++++ Data supplied

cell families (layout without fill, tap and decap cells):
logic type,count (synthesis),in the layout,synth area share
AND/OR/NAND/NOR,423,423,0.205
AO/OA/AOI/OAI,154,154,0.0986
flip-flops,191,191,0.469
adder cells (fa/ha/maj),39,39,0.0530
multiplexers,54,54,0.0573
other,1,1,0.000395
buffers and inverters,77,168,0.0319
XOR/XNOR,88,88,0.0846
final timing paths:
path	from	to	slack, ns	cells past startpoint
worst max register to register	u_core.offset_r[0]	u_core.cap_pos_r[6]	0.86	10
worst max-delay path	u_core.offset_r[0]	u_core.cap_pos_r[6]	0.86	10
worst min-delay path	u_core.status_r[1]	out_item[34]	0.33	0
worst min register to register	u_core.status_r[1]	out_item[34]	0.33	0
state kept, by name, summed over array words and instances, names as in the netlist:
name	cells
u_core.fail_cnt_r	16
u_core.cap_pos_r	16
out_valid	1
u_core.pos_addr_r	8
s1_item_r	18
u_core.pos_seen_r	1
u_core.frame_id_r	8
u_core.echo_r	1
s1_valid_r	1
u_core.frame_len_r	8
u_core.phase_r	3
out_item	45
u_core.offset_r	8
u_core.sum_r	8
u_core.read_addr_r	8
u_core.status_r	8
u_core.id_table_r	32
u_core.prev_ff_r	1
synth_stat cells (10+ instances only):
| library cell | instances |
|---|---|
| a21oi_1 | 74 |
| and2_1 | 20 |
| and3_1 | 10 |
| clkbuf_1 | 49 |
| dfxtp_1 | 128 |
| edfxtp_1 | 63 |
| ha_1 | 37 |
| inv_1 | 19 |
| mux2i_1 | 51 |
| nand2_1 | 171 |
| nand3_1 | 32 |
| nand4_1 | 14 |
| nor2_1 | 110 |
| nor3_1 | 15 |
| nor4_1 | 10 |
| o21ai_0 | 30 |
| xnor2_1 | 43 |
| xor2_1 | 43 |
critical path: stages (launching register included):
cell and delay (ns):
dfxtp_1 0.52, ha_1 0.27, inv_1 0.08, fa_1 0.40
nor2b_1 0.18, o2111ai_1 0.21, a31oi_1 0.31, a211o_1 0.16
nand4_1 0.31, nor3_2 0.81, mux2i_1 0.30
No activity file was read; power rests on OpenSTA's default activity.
`src/design/twtm_pkg.sv`:
```
// ----------------------------------------------------------------------------
// twtm_pkg
// Shared constants for the trimmed window temperature mean block.
// ----------------------------------------------------------------------------
package twtm_pkg;

    localparam int SAMPLE_W    = 12;   // raw sample, 1/16 degree
    localparam int MEAN_W      = 15;   // mean, 1/100 degree
    localparam int HELD_W      = 4;    // reported count width
    localparam int RAW_SHIFT   = 4;    // raw units per degree = 2**RAW_SHIFT
    localparam int CENTI       = 100;  // output units per degree
    localparam int CENTI_W     = 7;    // bits needed for CENTI
    localparam int TRIM_MIN    = 2;    // trim only when more than this are held
    localparam int DEPTH_DEF   = 8;

endpackage

```
`src/design/twtm_window.sv`:
```
// ----------------------------------------------------------------------------
// twtm_window
// Ring store of the last DEPTH good samples, with fill count and one
// registered read port for the scan.
// ----------------------------------------------------------------------------
module twtm_window
    import twtm_pkg::*;
#(
    parameter int DEPTH = DEPTH_DEF,
    parameter int AW    = (DEPTH > 1) ? $clog2(DEPTH) : 1,
    parameter int CNT_W = $clog2(DEPTH + 1)
) (
    input  logic                       i_clk,
    input  logic                       i_rst_n,
    input  logic                       i_wr_en,
    input  logic signed [SAMPLE_W-1:0] i_wr_data,
    input  logic [AW-1:0]              i_rd_addr,
    output logic signed [SAMPLE_W-1:0] o_rd_data,
    output logic [CNT_W-1:0]           o_fill
);

    logic signed [SAMPLE_W-1:0] mem [0:DEPTH-1];
    logic [AW-1:0]              r_slot;
    logic [CNT_W-1:0]           r_fill;

    always_ff @(posedge i_clk) begin
        if (i_wr_en) begin
            mem[r_slot] <= i_wr_data;
        end
        o_rd_data <= mem[i_rd_addr];
    end

    always_ff @(posedge i_clk) begin
        if (!i_rst_n) begin
            r_slot <= '0;
            r_fill <= '0;
        end else if (i_wr_en) begin
            if (r_slot == AW'(DEPTH - 1)) begin
                r_slot <= '0;
            end else begin
                r_slot <= r_slot + 1'b1;
            end
            if (r_fill != CNT_W'(DEPTH)) begin
                r_fill <= r_fill + 1'b1;
            end
        end
    end

    assign o_fill = r_fill;

endmodule

```
`src/design/twtm_div.sv`:
```
// ----------------------------------------------------------------------------
// twtm_div
// Unsigned restoring divider, one quotient bit per cycle.
// ----------------------------------------------------------------------------
module twtm_div
    import twtm_pkg::*;
#(
    parameter int N_W = 23,
    parameter int D_W = 8
) (
    input  logic           i_clk,
    input  logic           i_rst_n,
    input  logic           i_start,
    input  logic [N_W-1:0] i_dividend,
    input  logic [D_W-1:0] i_divisor,
    output logic           o_done,
    output logic [N_W-1:0] o_quot
);

    localparam int CW = $clog2(N_W + 1);

    logic [D_W-1:0] r_rem;
    logic [N_W-1:0] r_quot;
    logic [D_W-1:0] r_dvs;
    logic [CW-1:0]  r_cnt;
    logic           r_busy;
    logic           r_done;
    logic [D_W:0]   rem_sh;
    logic [D_W:0]   rem_sub;
    logic           take;

    always_comb begin
        rem_sh  = {r_rem, r_quot[N_W-1]};
        rem_sub = rem_sh - {1'b0, r_dvs};
        take    = (rem_sh >= {1'b0, r_dvs});
    end

    always_ff @(posedge i_clk) begin
        if (!i_rst_n) begin
            r_busy <= 1'b0;
            r_done <= 1'b0;
            r_cnt  <= '0;
        end else begin
            r_done <= 1'b0;
            if (i_start) begin
                r_busy <= 1'b1;
                r_cnt  <= CW'(N_W);
                r_rem  <= '0;
                r_quot <= i_dividend;
                r_dvs  <= i_divisor;
            end else if (r_busy) begin
                r_rem  <= take ? rem_sub[D_W-1:0] : rem_sh[D_W-1:0];
                r_quot <= {r_quot[N_W-2:0], take};
                r_cnt  <= r_cnt - 1'b1;
                if (r_cnt == CW'(1)) begin
                    r_busy <= 1'b0;
                    r_done <= 1'b1;
                end
            end
        end
    end

    assign o_done = r_done;
    assign o_quot = r_quot;

endmodule

```
`src/design/trimmed_window_temperature_mean.sv`:
```
// ----------------------------------------------------------------------------
// trimmed_window_temperature_mean
// Trimmed moving mean of temperature samples in hundredths of a degree.
// ----------------------------------------------------------------------------
// Input channel: i_in_valid / o_in_ready carry i_sample (signed 1/16 degree)
// and i_sample_ok. A good sample enters a ring of the last DEPTH samples; a
// bad one leaves the ring alone. Every input word gives one output word.
// Output channel: o_out_valid / i_out_ready carry o_mean_centi, o_held_count
// and o_has_value. With more than two samples held, one largest and one
// smallest are dropped before the mean is taken.
// One word at a time: o_in_ready is low from acceptance until the result is
// loaded into the output register. The time taken is set by the scan (one
// store read per cycle) and the divider (one quotient bit per cycle, over an
// N-bit dividend, N = sample width + count width + 7, 23 at DEPTH 8).
// The output register holds a result until taken; a finished result waits
// for a stalled receiver before the next input word is taken.
// Reset empties the window and clears both valid flags; the store itself
// needs no clearing pass.
// ----------------------------------------------------------------------------
module trimmed_window_temperature_mean
    import twtm_pkg::*;
#(
    parameter int DEPTH = DEPTH_DEF
) (
    input  logic                       i_clk,
    input  logic                       i_rst_n,
    input  logic                       i_in_valid,
    output logic                       o_in_ready,
    input  logic signed [SAMPLE_W-1:0] i_sample,
    input  logic                       i_sample_ok,
    output logic                       o_out_valid,
    input  logic                       i_out_ready,
    output logic signed [MEAN_W-1:0]   o_mean_centi,
    output logic [HELD_W-1:0]          o_held_count,
    output logic                       o_has_value
);

    localparam int AW     = (DEPTH > 1) ? $clog2(DEPTH) : 1;
    localparam int CNT_W  = $clog2(DEPTH + 1);
    localparam int SUM_W  = SAMPLE_W + CNT_W;
    localparam int PROD_W = SUM_W + CENTI_W;
    localparam int DIV_W  = CNT_W + RAW_SHIFT;

    typedef enum logic [2:0] {
        S_IDLE,
        S_SCAN,
        S_TRIM,
        S_SCALE,
        S_DIV,
        S_OUT
    } t_state;

    t_state                     r_state;
    logic [CNT_W-1:0]           r_k;
    logic                       r_rd_vld;
    logic                       r_first;
    logic signed [SUM_W-1:0]    r_sum;
    logic signed [SAMPLE_W-1:0] r_top;
    logic signed [SAMPLE_W-1:0] r_bot;
    logic [CNT_W-1:0]           r_n;
    logic                       r_neg;
    logic [PROD_W-1:0]          r_prod;
    logic                       r_div_start;
    logic                       r_out_valid;
    logic signed [MEAN_W-1:0]   r_mean;
    logic [HELD_W-1:0]          r_held;
    logic                       r_has;

    logic                       accept;
    logic [AW-1:0]              rd_addr;
    logic signed [SAMPLE_W-1:0] rd_data;
    logic [CNT_W-1:0]           fill;
    logic                       div_done;
    logic [PROD_W-1:0]          quot;
    logic signed [SUM_W-1:0]    trimmed;
    logic [SUM_W-1:0]           mag;
    logic signed [MEAN_W-1:0]   q_short;

    assign accept  = i_in_valid && o_in_ready;
    assign rd_addr = r_k[AW-1:0];
    assign trimmed = r_sum - SUM_W'(r_top) - SUM_W'(r_bot);
    assign mag     = r_sum[SUM_W-1] ? SUM_W'(-r_sum) : SUM_W'(r_sum);
    assign q_short = MEAN_W'(quot);

    twtm_window #(
        .DEPTH (DEPTH),
        .AW    (AW),
        .CNT_W (CNT_W)
    ) u_window (
        .i_clk     (i_clk),
        .i_rst_n   (i_rst_n),
        .i_wr_en   (accept && i_sample_ok),
        .i_wr_data (i_sample),
        .i_rd_addr (rd_addr),
        .o_rd_data (rd_data),
        .o_fill    (fill)
    );

    twtm_div #(
        .N_W (PROD_W),
        .D_W (DIV_W)
    ) u_div (
        .i_clk      (i_clk),
        .i_rst_n    (i_rst_n),
        .i_start    (r_div_start),
        .i_dividend (r_prod),
        .i_divisor  ({r_n, RAW_SHIFT'(0)}),
        .o_done     (div_done),
        .o_quot     (quot)
    );

    always_ff @(posedge i_clk) begin
        if (!i_rst_n) begin
            r_state     <= S_IDLE;
            r_rd_vld    <= 1'b0;
            r_div_start <= 1'b0;
            r_out_valid <= 1'b0;
        end else begin
            r_div_start <= (r_state == S_SCALE) && (r_n != '0);
            if (r_out_valid && i_out_ready && r_state != S_OUT) begin
                r_out_valid <= 1'b0;
            end
            unique case (r_state)
                S_IDLE: begin
                    if (accept) begin
                        r_state  <= S_SCAN;
                        r_k      <= '0;
                        r_rd_vld <= 1'b0;
                        r_first  <= 1'b1;
                        r_sum    <= '0;
                    end
                end
                S_SCAN: begin
                    r_rd_vld <= (r_k < fill);
                    if (r_k < fill) begin
                        r_k <= r_k + 1'b1;
                    end
                    if (r_rd_vld) begin
                        r_first <= 1'b0;
                        r_sum   <= r_sum + SUM_W'(rd_data);
                        if (r_first || rd_data > r_top) begin
                            r_top <= rd_data;
                        end
                        if (r_first || rd_data < r_bot) begin
                            r_bot <= rd_data;
                        end
                    end else if (!(r_k < fill)) begin
                        r_state <= S_TRIM;
                    end
                end
                S_TRIM: begin
                    if (32'(fill) > TRIM_MIN) begin
                        r_sum <= trimmed;
                        r_n   <= fill - CNT_W'(TRIM_MIN);
                    end else begin
                        r_n   <= fill;
                    end
                    r_state <= S_SCALE;
                end
                S_SCALE: begin
                    r_neg  <= r_sum[SUM_W-1];
                    r_prod <= PROD_W'(mag) * PROD_W'(CENTI);
                    if (r_n == '0) begin
                        r_state <= S_OUT;
                    end else begin
                        r_state <= S_DIV;
                    end
                end
                S_DIV: begin
                    if (div_done) begin
                        r_state <= S_OUT;
                    end
                end
                S_OUT: begin
                    if (!r_out_valid || i_out_ready) begin
                        r_out_valid <= 1'b1;
                        r_held      <= HELD_W'(fill);
                        r_has       <= (fill != '0);
                        if (fill == '0) begin
                            r_mean <= '0;
                        end else begin
                            r_mean <= r_neg ? -q_short : q_short;
                        end
                        r_state     <= S_IDLE;
                    end
                end
                default: begin
                    r_state <= S_IDLE;
                end
            endcase
        end
    end

    assign o_in_ready   = (r_state == S_IDLE);
    assign o_out_valid  = r_out_valid;
    assign o_mean_centi = r_mean;
    assign o_held_count = r_held;
    assign o_has_value  = r_has;

endmodule

```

++++++++

> [Activity]: The required output is the stretch of entries above from the line containing "buffers and inverters,77,168,0.0319" through the line containing "nor4_1 | 10 |", reproduced exactly.

> [Exercise response]:
buffers and inverters,77,168,0.0319
XOR/XNOR,88,88,0.0846
final timing paths:
path	from	to	slack, ns	cells past startpoint
worst max register to register	u_core.offset_r[0]	u_core.cap_pos_r[6]	0.86	10
worst max-delay path	u_core.offset_r[0]	u_core.cap_pos_r[6]	0.86	10
worst min-delay path	u_core.status_r[1]	out_item[34]	0.33	0
worst min register to register	u_core.status_r[1]	out_item[34]	0.33	0
state kept, by name, summed over array words and instances, names as in the netlist:
name	cells
u_core.fail_cnt_r	16
u_core.cap_pos_r	16
out_valid	1
u_core.pos_addr_r	8
s1_item_r	18
u_core.pos_seen_r	1
u_core.frame_id_r	8
u_core.echo_r	1
s1_valid_r	1
u_core.frame_len_r	8
u_core.phase_r	3
out_item	45
u_core.offset_r	8
u_core.sum_r	8
u_core.read_addr_r	8
u_core.status_r	8
u_core.id_table_r	32
u_core.prev_ff_r	1
synth_stat cells (10+ instances only):
| library cell | instances |
|---|---|
| a21oi_1 | 74 |
| and2_1 | 20 |
| and3_1 | 10 |
| clkbuf_1 | 49 |
| dfxtp_1 | 128 |
| edfxtp_1 | 63 |
| ha_1 | 37 |
| inv_1 | 19 |
| mux2i_1 | 51 |
| nand2_1 | 171 |
| nand3_1 | 32 |
| nand4_1 | 14 |
| nor2_1 | 110 |
| nor3_1 | 15 |
| nor4_1 | 10 |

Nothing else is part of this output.